The most notable feature of these results is the low and restricted range of temperatures which, taken at face value, implies water-saturated melting conditions. Before we explore this possibility, we first examine two alternative scenarios. First, could the zircon temperature distribution result from cooling of melts derived from the expected high flux of impacting bolides? We rule out this possibility for the following reasons: (i) The melting temperature in the Qz-Ab-Or-H2O system, even in the presence of the 270-bar steam atmosphere resulting from complete evaporation of the ocean (24), exceeds 800°C (25); (ii) the dispersion of the temperature distribution is low (Fig. 3), implying a dominant, regulated melting mechanism (this is especially true if the eight outliers in the distribution at T > 750°C are attributed to an alternative mechanism); and (iii) zircon saturation temperatures calculated for magmas produced by wholesale melting of average crust (26) exceed the average Hadean zircon temperatures we observe. Second, could the Hadean zircon temperature distribution reflect residual liquids that might have fractionated from higher temperature, mafic magmas? We believe this scenario is ruled out by the expectation that late-stage crystallization in a mafic complex would yield appreciably higher average temperatures for zircon formation. For example, calculated zircon saturation temperatures for late differentiates of the Skaergaard intrusion yield an average temperature of 870°C(27, 28). Our thermometer gave temperatures of 787° to 806°C for three Skaergaard zircons analyzed in this study (these are probably biased downward slightly by undersaturation of the system in rutile). Moreover, although fractionation of mafic magma can indeed yield felsic melts and intermediate-temperature zircons, this mechanism does not seem to meet the requirement of a regulated mechanism suggested by our data.

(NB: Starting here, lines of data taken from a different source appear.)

--- config.mk ---
export PLATFORM = sky130hd
export DESIGN_NAME = msrv_32_buffered_store_unit_flat
export DESIGN_NICKNAME = d
export VERILOG_FILES = /design/src/rtl/msrv_32_buffered_store_unit_if.sv /design/src/rtl/msrv_32_buffered_store_unit.sv /design/src/flat_wrapper.sv
export SDC_FILE = /design/constraint.sdc
export NUM_CORES = 1
export LEC_CHECK = 0
export ABC_AREA = 1
export BUFFER_PORTS_ARGS = -buffer_cell sky130_fd_sc_hd__buf_4
export CAP_MARGIN = 25
export CORE_MARGIN = 8
export CORE_UTILIZATION = 55
export DETAILED_ROUTE_END_ITERATION = 8
export PLACE_DENSITY_LB_ADDON = 0.3
export SLEW_MARGIN = 40
export SYNTH_ARGS = -nofsm -noshare
export SYNTH_HDL_FRONTEND = slang
export SYNTH_SLANG_ARGS = --single-unit
--- constraint.sdc ---
create_clock -name ms_riscv32_mp_clk_in -period 4.8 [get_ports ms_riscv32_mp_clk_in]
set_input_delay 0.48 -clock ms_riscv32_mp_clk_in [delete_from_list [all_inputs] [get_ports ms_riscv32_mp_clk_in]]
set_output_delay 0.48 -clock ms_riscv32_mp_clk_in [all_outputs]
set_load 0.01 [all_outputs]
--- src/rtl/msrv_32_buffered_store_unit_if.sv ---
// Data-memory bus bundle between the buffered store unit (master) and the
// AHB-style data memory (slave).
interface msrv_32_buffered_store_unit_if #(
    parameter int XLEN   = 32,
    parameter int ADDR_W = 32
);
    logic                ahb_ready_in;
    logic [ADDR_W-1:0]   ms_riscv32_mp_dmaddr_out;
    logic [XLEN/8-1:0]   ms_riscv32_mp_dmwr_mask_out;
    logic [XLEN-1:0]     ms_riscv32_mp_dmdata_out;
    logic                ms_riscv32_mp_dmwr_req_out;
    logic [1:0]          ahb_htrans_out;

    modport master (
        input  ahb_ready_in,
        output ms_riscv32_mp_dmaddr_out,
        output ms_riscv32_mp_dmwr_mask_out,
        output ms_riscv32_mp_dmdata_out,
        output ms_riscv32_mp_dmwr_req_out,
        output ahb_htrans_out
    );

    modport slave (
        output ahb_ready_in,
        input  ms_riscv32_mp_dmaddr_out,
        input  ms_riscv32_mp_dmwr_mask_out,
        input  ms_riscv32_mp_dmdata_out,
        input  ms_riscv32_mp_dmwr_req_out,
        input  ahb_htrans_out
    );
endinterface
<file path="config.mk">
export PLATFORM = sky130hd
export DESIGN_NAME = router_ctrl
export DESIGN_NICKNAME = d
export VERILOG_FILES = /design/src/rtl/router_ctrl.sv
export SDC_FILE = /design/constraint.sdc
export NUM_CORES = 1
export LEC_CHECK = 0
export CAP_MARGIN = 20
export CORE_AREA = 10 10 47 49
export DETAILED_ROUTE_END_ITERATION = 8
export DIE_AREA = 0 0 57 59
export DONT_BUFFER_PORTS = 1
export GPL_ROUTABILITY_DRIVEN = 0
export GPL_TIMING_DRIVEN = 0
export PLACE_DENSITY = 0.66
export SETUP_SLACK_MARGIN = 0.5
export SLEW_MARGIN = 20
export SYNTH_ARGS = -nofsm -noshare
export SYNTH_HDL_FRONTEND = slang
export SYNTH_SLANG_ARGS = --single-unit
</file>
<file path="constraint.sdc">
create_clock -name clock -period 1.4 [get_ports clock]
set_clock_uncertainty 0.05 [all_clocks]
set_input_delay 0.21 -clock clock [delete_from_list [all_inputs] [get_ports clock]]
set_output_delay 0.21 -clock clock [all_outputs]
set_load 0.02 [all_outputs]
</file>
`src/rtl/sdrc_req_split_pkg.sv`:
```
// Shared types and helpers for the SDRAM request splitter.
package sdrc_split_pkg;

    typedef enum logic {
        IDLE  = 1'b0,
        SPLIT = 1'b1
    } state_t;

    localparam int unsigned COL_W_DEFAULT = 8;
    localparam int unsigned PAGE_WORDS    = 2 ** COL_W_DEFAULT;

    // Unsigned minimum of three values; callers zero-extend narrower operands to 32 bits.
    function automatic logic [31:0] min3(input logic [31:0] a,
                                         input logic [31:0] b,
                                         input logic [31:0] c);
        logic [31:0] m;
        m = (a < b) ? a : b;
        return (m < c) ? m : c;
    endfunction

endpackage

```
`src/rtl/sdrc_req_split_if.sv`:
```
// Host-request and sub-request handshake bundle for sdrc_req_split.
interface sdrc_req_split_if #(
    parameter int ADDR_W = 26,
    parameter int LEN_W  = 7
);
    logic              req_valid;
    logic              req_ready;
    logic [ADDR_W-1:0] req_addr;
    logic [LEN_W-1:0]  req_len;
    logic              req_wr;

    logic              sub_valid;
    logic              sub_ready;
    logic [ADDR_W-1:0] sub_addr;
    logic [LEN_W-1:0]  sub_len;
    logic              sub_wr;
    logic              sub_last;

    modport slave (
        input  req_valid, req_addr, req_len, req_wr, sub_ready,
        output req_ready, sub_valid, sub_addr, sub_len, sub_wr, sub_last
    );

    modport master (
        output req_valid, req_addr, req_len, req_wr, sub_ready,
        input  req_ready, sub_valid, sub_addr, sub_len, sub_wr, sub_last
    );
endinterface

```
`src/rtl/sdrc_req_split_chunk.sv`:
```
// Combinational chunk size: min(remaining beats, MAX_BURST, words left in the page).
import sdrc_split_pkg::*;

module sdrc_chunk_calc #(
    parameter int LEN_W     = 7,
    parameter int COL_W     = 8,
    parameter int MAX_BURST = 8
) (
    input  logic [COL_W-1:0] col_i,
    input  logic [LEN_W-1:0] rem_i,
    output logic [LEN_W-1:0] chunk_o,
    output logic             is_last_o
);

    localparam logic [COL_W:0] PAGE = {1'b1, {COL_W{1'b0}}};

    // One extra bit so column 0 yields a full page rather than zero.
    logic [COL_W:0] page_rem;

    assign page_rem  = PAGE - {1'b0, col_i};
    assign chunk_o   = LEN_W'(min3(32'(rem_i), 32'(MAX_BURST), 32'(page_rem)));
    assign is_last_o = (rem_i == chunk_o);

endmodule

```
`src/rtl/sdrc_req_split.sv`:
```
// Splits a host request into page-safe, burst-limited SDRAM sub-requests.
import sdrc_split_pkg::*;

module sdrc_req_split #(
    parameter int ADDR_W    = 26,
    parameter int LEN_W     = 7,
    parameter int COL_W     = 8,
    parameter int MAX_BURST = 8
) (
    input  logic           clk,
    input  logic           reset_n,
    sdrc_req_split_if.slave bus,
    output logic           busy
);

    state_t            state_q, state_d;
    logic [ADDR_W-1:0] addr_q, addr_d;
    logic [LEN_W-1:0]  rem_q, rem_d;
    logic [LEN_W-1:0]  len_q, len_d;
    logic              wr_q, wr_d;
    logic              vld_q, vld_d;
    logic              last_q, last_d;
    logic [LEN_W-1:0]  chunk;
    logic              is_last;

    // Chunk is computed from next-state values so sub_len/sub_last can be registered.
    sdrc_chunk_calc #(
        .LEN_W     (LEN_W),
        .COL_W     (COL_W),
        .MAX_BURST (MAX_BURST)
    ) u_calc (
        .col_i     (addr_d[COL_W-1:0]),
        .rem_i     (rem_d),
        .chunk_o   (chunk),
        .is_last_o (is_last)
    );

    always_comb begin
        state_d = state_q;
        addr_d  = addr_q;
        rem_d   = rem_q;
        wr_d    = wr_q;
        vld_d   = vld_q;
        case (state_q)
            IDLE: begin
                if (bus.req_valid && (bus.req_len != '0)) begin
                    addr_d  = bus.req_addr;
                    rem_d   = bus.req_len;
                    wr_d    = bus.req_wr;
                    vld_d   = 1'b1;
                    state_d = SPLIT;
                end
            end
            SPLIT: begin
                if (vld_q && bus.sub_ready) begin
                    addr_d = addr_q + ADDR_W'(len_q);
                    rem_d  = rem_q - len_q;
                    if (last_q) begin
                        vld_d   = 1'b0;
                        state_d = IDLE;
                    end
                end
            end
            default: begin
                state_d = IDLE;
                vld_d   = 1'b0;
            end
        endcase
    end

    always_comb begin
        len_d  = vld_d ? chunk : '0;
        last_d = vld_d & is_last;
    end

    always_ff @(posedge clk or negedge reset_n) begin
        if (!reset_n) begin
            state_q <= IDLE;
            addr_q  <= '0;
            rem_q   <= '0;
            len_q   <= '0;
            wr_q    <= 1'b0;
            vld_q   <= 1'b0;
            last_q  <= 1'b0;
        end else begin
            state_q <= state_d;
            addr_q  <= addr_d;
            rem_q   <= rem_d;
            len_q   <= len_d;
            wr_q    <= wr_d;
            vld_q   <= vld_d;
            last_q  <= last_d;
        end
    end

    assign bus.req_ready = (state_q == IDLE);
    assign bus.sub_valid = vld_q;
    assign bus.sub_addr  = addr_q;
    assign bus.sub_len   = len_q;
    assign bus.sub_wr    = wr_q;
    assign bus.sub_last  = last_q;
    assign busy          = (state_q == SPLIT);

endmodule

```
`src/flat_wrapper.sv`:
```
// flat-port wrapper written by rule: the top's interface ports become plain ports
module sdrc_req_split_flat 
#(
    parameter int ADDR_W    = 26,
    parameter int LEN_W     = 7,
    parameter int COL_W     = 8,
    parameter int MAX_BURST = 8
)
  (clk, reset_n, busy, bus_req_valid, bus_req_addr, bus_req_len, bus_req_wr, bus_sub_ready, bus_req_ready, bus_sub_valid, bus_sub_addr, bus_sub_len, bus_sub_wr, bus_sub_last);
  sdrc_req_split_if #(.ADDR_W(ADDR_W), .LEN_W(LEN_W)) bus_i ();
  input  logic clk;
  input  logic reset_n;
  output logic busy;
  input wire logic [$bits(bus_i.req_valid)-1:0] bus_req_valid;
  input wire logic [$bits(bus_i.req_addr)-1:0] bus_req_addr;
  input wire logic [$bits(bus_i.req_len)-1:0] bus_req_len;
  input wire logic [$bits(bus_i.req_wr)-1:0] bus_req_wr;
  input wire logic [$bits(bus_i.sub_ready)-1:0] bus_sub_ready;
  output wire logic [$bits(bus_i.req_ready)-1:0] bus_req_ready;
  output wire logic [$bits(bus_i.sub_valid)-1:0] bus_sub_valid;
  output wire logic [$bits(bus_i.sub_addr)-1:0] bus_sub_addr;
  output wire logic [$bits(bus_i.sub_len)-1:0] bus_sub_len;
  output wire logic [$bits(bus_i.sub_wr)-1:0] bus_sub_wr;
  output wire logic [$bits(bus_i.sub_last)-1:0] bus_sub_last;
  assign bus_i.req_valid = bus_req_valid;
  assign bus_i.req_addr = bus_req_addr;
  assign bus_i.req_len = bus_req_len;
  assign bus_i.req_wr = bus_req_wr;
  assign bus_i.sub_ready = bus_sub_ready;
  assign bus_req_ready = bus_i.req_ready;
  assign bus_sub_valid = bus_i.sub_valid;
  assign bus_sub_addr = bus_i.sub_addr;
  assign bus_sub_len = bus_i.sub_len;
  assign bus_sub_wr = bus_i.sub_wr;
  assign bus_sub_last = bus_i.sub_last;
  sdrc_req_split #(.ADDR_W(ADDR_W), .LEN_W(LEN_W), .COL_W(COL_W), .MAX_BURST(MAX_BURST)) u_core (.clk(clk), .reset_n(reset_n), .bus(bus_i), .busy(busy));
endmodule
```
`config.mk`:
```
export PLATFORM = sky130hd
export DESIGN_NAME = sdrc_req_split_flat
export DESIGN_NICKNAME = d
export VERILOG_FILES = /design/src/rtl/sdrc_req_split_pkg.sv /design/src/rtl/sdrc_req_split_if.sv /design/src/rtl/sdrc_req_split_chunk.sv /design/src/rtl/sdrc_req_split.sv /design/src/flat_wrapper.sv
export SDC_FILE = /design/constraint.sdc
export NUM_CORES = 1
export LEC_CHECK = 0
export CAP_MARGIN = 20
export CORE_MARGIN = 3
export CORE_UTILIZATION = 51
export CTS_CLUSTER_SIZE = 12
export DETAILED_ROUTE_END_ITERATION = 6
export HOLD_SLACK_MARGIN = 0.03
export PLACE_DENSITY = 0.81
export SLEW_MARGIN = 15
export SYNTH_ARGS = -nofsm -noshare
export SYNTH_HDL_FRONTEND = slang
export SYNTH_SLANG_ARGS = --single-unit
export TNS_END_PERCENT = 50
```
`constraint.sdc`:
```
create_clock -name clk -period 5.6 [get_ports clk]
set_input_delay 1.12 -clock clk [delete_from_list [all_inputs] [get_ports clk]]
set_output_delay 1.12 -clock clk [all_outputs]
set_load 0.05 [all_outputs]
```
==> results of run 1 <==
## through the flow
step                cells  hold slack, ps  power (W)  utilization [%]  setup WS [ps]
floorplan             393             532    0.00209                -            507
global placement      547             488    0.00275             70.0            180
detailed placement    547             498    0.00279             70.0          -27.7
CTS                   554             519    0.00302             71.6            279
global route          555             559    0.00326             72.1           17.1
finish                555             514    0.00305             72.1            230
## cells in the final DEF, fill, tap and decap left out, types with 4 or more instances in the layout
master and count:
a221o_1 5, nor2b_1 4, clkbuf_8 7, a21o_1 7
and3_1 5, a221oi_1 5, clkdlybuf4s50_1 74, o21ai_0 21
nand2b_1 5, nor3_1 5, nand4_1 5, or4_1 4
a22oi_1 4, xnor2_1 9, o311ai_0 6, and2_1 10
dfrtp_1 44, nor2_1 22, o211ai_1 5, nor3b_1 5
o21a_1 4, nand2_1 48, a21oi_1 28, mux2i_1 8
ha_1 20, xor2_1 5, inv_1 23, buf_4 19
nand3_1 16
## per-layer routing
metal,vias to the layer above,wire length (um),track usage [%]
met1,1590,4510,37.0
li1,1616,-,-
met4,0,231,9.76
met3,26,702,3.31
met2,171,4880,46.4
met5,-,0,0
## layout make-up
type	instances	area (um2)	area share, %
sequential	44	1100	24.9
tap	75	93.8	2.12
multi-input combinational	311	2120	48.1
clock buffer	7	96.3	2.18
timing repair buffer	95	916	20.7
inverter	23	86.3	1.95
## cells by family after synthesis
kind of cell | synth area share [%]
AOI/OAI and AO/OA | 23.8
xor gates and xnor gates | 3.65
adders and majority gates | 8.64
buffers and inverters | 4.24
DFF | 32.8
muxes | 3.83
other | 0.112
and+or+nand+nor | 23.0
## final timing paths
kind | endpoint | slack [ps] | cells after the start
min in group asynchronous | u_core.bus.sub_addr[23] | 790 | 1
hold reg to reg | u_core.bus.sub_wr | 510 | 1
hold / removal | u_core.bus.sub_wr | 510 | 1
max in group asynchronous | u_core.bus.sub_addr[6] | 4300 | 2
setup / recovery | u_core.bus.sub_last | 230 | 15
setup reg to reg | u_core.bus.sub_len[0] | 630 | 19
## state kept, by name, indices dropped and copies added, names as in the netlist
name	count
u_core.bus.sub_wr	1
u_core.bus.sub_len	7
u_core.bus.sub_last	1
u_core.bus.sub_addr	26
u_core.rem_q	7
u_core.bus.sub_valid	1
u_core.busy	1
## worst max-delay path: stages
cell and delay, ps:
clkdlybuf4s50_1 420, or4_4 590, o21a_4 320, a222oi_1 470, nand3_1 220, nor2_1 200, xor2_1 410, ha_1 220
nand4_1 80, nor2_1 120, or4b_1 490, o31ai_4 290, nand2_4 130, a211o_1 290, a22oi_2 190
## power by group through the flow
| stage | Clock (W) | Sequential, W | Combinational, W |
|---|---|---|---|
| 6_report | 0.000223 | 0.000602 | 0.00223 |
| 5_1_grt | 0.000237 | 0.000622 | 0.00240 |
| 4_1_cts | 0.000227 | 0.000598 | 0.00220 |
| 3_5_place_dp | 0 | 0.000604 | 0.00219 |
| 3_3_place_gp | 0 | 0.000599 | 0.00215 |
| 2_1_floorplan | 0 | 0.000922 | 0.00117 |
==> impl_metrics.py, run 1 <==
metrics = {
    "place": {
        "io_buffers": 75,
        "place_hpwl_um": 7870,
        "place_area_um2": 4290,
        "place_congestion": 0.898,
    },
    "clock_network": {
        "clock-sinks": 44,
        "cts_setup_buffers": 0,
        "cts_tree": "built",
        "clk_latency_ps": 300,
        "htreeDepth": 2,
        "cts_max_path_buffers": 2,
        "path_clk_slew_ps": 90,
        "cts_hold_buffers": 0,
        "post_cts_resized": 0,
        "cts_buffers": 5,
        "root_buffer": "clkbuf_8",
    },
    "critical_path": {
        "cp_data_required_time_ps": 5820,
        "timing.rr.start": "u_core.bus.sub_len[1]",
        "crit_type": "in2reg",
        "cp_max_fo": 16,
        "cp-end-kind": "flip-flop",
        "cp-startpoint": "bus_req_len[2]",
        "startpoint_type": "primary input",
        "worstPathArrival_ps": 5590,
    },
    "power": {
        "internal_power_w": 0.00145,
        "switching_share_pct": 52.7,
        "vdd_ir_drop_max_v": 0.000452,
        "switching_power_w": 0.00161,
        "p_leak_nw": 1.87,
        "pwr-share-comb_pct": 73.0,
        "seqPwrFrac_pct": 19.7,
        "clockPowerShare_pct": 7.3,
        "powerDensity_nw_per_um2": 691,
    },
    "grt": {
        "grt_use_total_pct": 27.8,
        "overflow": 0,
        "first_global_vias": 3378,
        "antenna_found_initial": 0,
        "grt_max_degree": 45,
        "grt_pass1_wl_um": 16600,
    },
    "timing": {
        "skew_ps": 6.72,
        "hold_violations": 0,
        "drv_slew": 0,
        "worst_pin_slew_ps": 828,
        "fin_setup_tns_ps": 0,
        "finalSetupViolations": 0,
        "finalCriticalPeriod_ps": 5370,
        "rsz0062_at_grt": "false",
        "clock.fmax_mhz": 186,
        "finalCritPeriodShare_pct": 95.9,
        "relSlewSlack_pct": 44.3,
    },
    "synthesis": {
        "ys_types": 62,
        "synth_edf_count": 0,
        "ys_async_sr_fraction_pct": 100,
        "netlist_area_um2": 3360,
        "synth.most_common_cell": "nand2_1",
        "synthCells": 391,
        "yosys.area.top_type": "dfrtp_1",
        "synth_flop_cell": "dfrtp_1",
        "ys_seq_area_share_pct": 32.8,
        "synthTopCellsByArea": "dfrtp_1, ha_1, nand2_1",
        "syn_avg_cell_area_um2": 8.60,
        "synth_top_area_share_pct": 32.8,
        "synth_warnings": 0,
        "synth_commonest_cells": "nand2_1, dfrtp_1, a21oi_1",
        "synth-seq-cells": 44,
    },
    "finish": {
        "fill_cells": 485,
        "drive_above_1_share_pct": 8.96,
        "area.growth.synth_to_final_pct": 31.5,
        "n_antenna_cell": 0,
        "fin_nets": 540,
        "final_cell_area_um2": 4420,
    },
    "floorplan": {
        "design.core.area_um2": 6130,
        "fp.dieW_um": 87.2,
        "dieArea_um2": 7600,
        "start_util_pct": 54.8,
        "die_h_um": 87.2,
        "rows": 28,
        "boundaryPins": 76,
    },
    "run_status": {
        "status": "finished clean",
    },
    "min_path": {
        "hold_start": "u_core.bus.sub_wr",
        "hold_class": "reg2reg",
    },
    "run": {
        "cap_violations": 0,
    },
    "routing": {
        "via_count": 3403,
        "vias_per_cell": 6.13,
        "drtPass1Iterations": 5,
        "drc": 0,
        "drt_iter0_drc": 254,
        "routedWlPerCell_um": 18.6,
        "wirelength_um": 10300,
        "drtAntennaViolNets": 0,
    },
}
(Power assumes the default switching activity.)
==> inputs of run 2 (changes only) <==
CORE_MARGIN = 2   (was 3)
CTS_BUF_LIST = sky130_fd_sc_hd__clkbuf_2 sky130_fd_sc_hd__clkbuf_4 sky130_fd_sc_hd__clkbuf_8   (was unset)
==> run 2 against run 1 <==
Effect of this change:
- flip-flop and latch count unchanged
- core utilization shrank 2.9 points
- global-route usage increased by 0.98 points
- maximum frequency rose by 2.3%
- first-iteration DRC count rose by 45%
- final area decreased by 0.59%
- critical path type unchanged
- largest cell class unchanged
==> impl_metrics.py, run 2 (synthesis gave the netlist of run 1 again) <==
metrics = {
    "timing": {
        "finalSetupViolations": 0,
        "worst_pin_slew_ps": 899,
        "hold_violations": 0,
        "finalCritPeriodShare_pct": 93.7,
        "fin_setup_tns_ps": 0,
        "clock.fmax_mhz": 191,
        "holdWs_ps": 513,
        "rsz0062_at_grt": "false",
        "skew_ps": 9.06,
        "relSlewSlack_pct": 39.6,
        "setup_slack_ps": 352,
        "drv_slew": 0,
        "finalCriticalPeriod_ps": 5250,
    },
    "floorplan": {
        "rows": 29,
        "die_h_um": 85.2,
        "start_util_pct": 52.9,
        "design.core.area_um2": 6350,
        "fp.dieW_um": 85.2,
        "dieArea_um2": 7250,
        "boundaryPins": 76,
    },
    "clock_network": {
        "cts_tree": "built",
        "path_clk_slew_ps": 90,
        "htreeDepth": 2,
        "clk_latency_ps": 300,
        "root_buffer": "clkbuf_8",
        "cts_setup_buffers": 0,
        "cts_hold_buffers": 0,
        "cts_buffers": 5,
        "cts_max_path_buffers": 2,
        "clock-sinks": 44,
        "post_cts_resized": 0,
    },
    "critical_path": {
        "cpMaxStageDelayCell": "clkdlybuf4s50_1",
        "crit_family": "compound AO/OA/AOI/OAI gates",
        "worstPathArrival_ps": 5420,
        "crit_top_cell": "a21o_1",
        "cp_data_required_time_ps": 5770,
        "crit_type": "in2reg",
        "crit_buf_inv": 1,
        "critPathMaxStageDelay_ps": 530,
        "worstPathCellList": "clkdlybuf4s50_1 > and3_1 > o32ai_4 > a22oi_1 > o31ai_1 > or4_1 > nor2b_1 > ha_1 > a21o_1 > a21o_1 > a21o_1 > a21o_1 > a221oi_1 > o31ai_4 > nand2_4 > mux2i_1 > nor2_1",
        "cp_max_fo": 8,
        "cp-end-kind": "flip-flop",
        "startpoint_type": "primary input",
    },
    "place": {
        "io_buffers": 75,
        "place_hpwl_um": 7860,
        "place_area_um2": 4270,
        "place_congestion": 0.903,
        "dpl_worst_slack_ps": 65.0,
    },
    "power": {
        "p_leak_nw": 1.85,
        "powerDensity_nw_per_um2": 694,
        "power_w": 0.00305,
        "vdd_ir_drop_max_v": 0.000442,
    },
    "grt": {
        "antenna_found_initial": 0,
        "grt_pass1_wl_um": 16600,
        "first_global_vias": 3404,
        "grt_max_degree": 45,
        "overflow": 0,
        "grt_use_total_pct": 28.7,
    },
    "finish": {
        "final_cell_mix": "clkdlybuf4s50_1, nand2_1, dfrtp_1",
        "area.growth.synth_to_final_pct": 30.7,
        "largest_reg_flops": 26,
        "fill_cells": 490,
        "final_cell_area_um2": 4390,
        "n_antenna_cell": 0,
        "drive_above_1_share_pct": 8.58,
        "final_common_cell": "clkdlybuf4s50_1",
        "fin_nets": 537,
    },
    "routing": {
        "drc": 0,
        "drt_iter0_drc": 369,
        "drtPass1Iterations": 5,
        "vias_per_cell": 6.20,
        "via_count": 3443,
        "drtAntennaViolNets": 0,
        "routedWlPerCell_um": 18.7,
        "wirelength_um": 10400,
    },
    "run": {
        "cap_violations": 0,
    },
    "min_path": {
        "hold_class": "reg2reg",
    },
    "run_status": {
        "status": "finished clean",
    },
}
## run 2: worst reg2reg max path, delay by kind of cell, from the launching register on
kind	cells	cell delay [ps]
compound gates	7	1570
simple gates	7	1560
fa+ha+maj	2	770
flops	1	460
mux	2	340
buf+inv	1	160
## run 2: final timing paths
kind | cells after the start | slack (ps) | endpoint | from
hold / removal | 1 | 510 | u_core.bus.sub_wr | u_core.bus.sub_wr
min in group asynchronous | 1 | 710 | u_core.bus.sub_addr[13] | reset_n
max in group asynchronous | 2 | 4400 | u_core.rem_q[0] | reset_n
hold reg to reg | 1 | 510 | u_core.bus.sub_wr | u_core.bus.sub_wr
setup / recovery | 17 | 350 | u_core.bus.sub_len[0] | bus_sub_ready
setup reg to reg | 19 | 630 | u_core.bus.sub_len[0] | u_core.bus.sub_len[1]
## run 2: layout make-up
cell class | instances | area (um2) | area share (%)
multi-input combinational | 311 | 2120 | 48.4
tap | 77 | 96.3 | 2.19
clock buffer | 7 | 90.1 | 2.05
clock inverter | 1 | 7.51 | 0.171
timing repair buffer | 92 | 886 | 20.2
sequential | 44 | 1100 | 25.1
inverter | 23 | 86.3 | 1.97
## run 2: stage by stage
| step | util (%) | cells |
|---|---|---|
| after floorplan | - | 393 |
| after global placement | 67.3 | 546 |
| after detailed placement | 67.3 | 546 |
| after CTS | 68.8 | 554 |
| after global routing | 69.2 | 555 |
| final | 69.2 | 555 |
## run 2: power breakdown
group          leakage [nW]  switching (W)  internal [W]
logic                  1.24        0.00135      0.000875
clock network        0.0479       0.000115      0.000105
registers             0.555       0.000151      0.000454
## run 2: metal layers
layer	track usage (%)	up-vias	part of all wire [%]
met5	0	-	0
met4	10.5	0	2.5
met3	4.09	21	7.2
met2	49.6	173	49
met1	36.6	1631	41
li1	-	1618	-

Thus, we believe that our crystallization temperatures for the Hadean zircons provide definitive evidence about the state of the early Earth, especially when considered in the context of the inclusion assemblage documented by other workers. Minerals contained within Hadean zircons include quartz, K-feldspar, chloritized biotite, chlorite, amphibole, muscovite, albite, Ca-Al silicate (plagioclase), rutile, apatite, FeOOH, Ni-rich pyrite, thorite (ThO2), and monazite (29, 30). Collectively, these inclusions are characteristic of granitic assemblages or their hydrated and/or oxidized equivalents (29). Until now, the possibility has remained that the inclusion assemblage may represent siliceous, feldspathic material of anhydrous character that was altered by later exposure of the zircons to crustal metamorphic fluids. The temperatures measured by our Ti thermometer provide strong evidence against this possibility: Even with allowances for subunity TiO2 activity (Fig. 2), they are simply too low for the zircons to have crystallized from dry siliceous melts (31). The restricted range of temperatures suggests, furthermore, that a highly reproducible set of circumstances removed melt fertility from rocks under prograde conditions consistent with crustal anatexis throughout the Hadean. Temperatures for zircons >4.2 Ga are sparse, but the present database hints at a slight down-temperature “focusing” of typical magmatic conditions between 4.35 and 4.0 Ga (Fig. 3, inset).

The simplest scenario is melting in an ensemble of crustal environments not unlike that of today under conditions at or close to water saturation. Taken collectively, our zircon crystallization temperatures mimic expectations for “modern-day” igneous zircons, with most pointing to a crustal anatectic origin.

The present results substantiate the existence of wet, minimum melting conditions at 4.35 to 4.0 Ga inferred from mineral inclusion studies and are consistent with the early Hadean hydrosphere hypothesis (9, 10). They strongly suggest, moreover, that within ∼100 million years of formation, Earth had settled into a pattern of crust formation, erosion, and sediment recycling similar to that produced during the known era of plate tectonics. The rapid establishment of this cycle implies, further, that the pace of geologic activity in general (driven by rapid mantle convection) was much faster in the Hadean than in more recent times.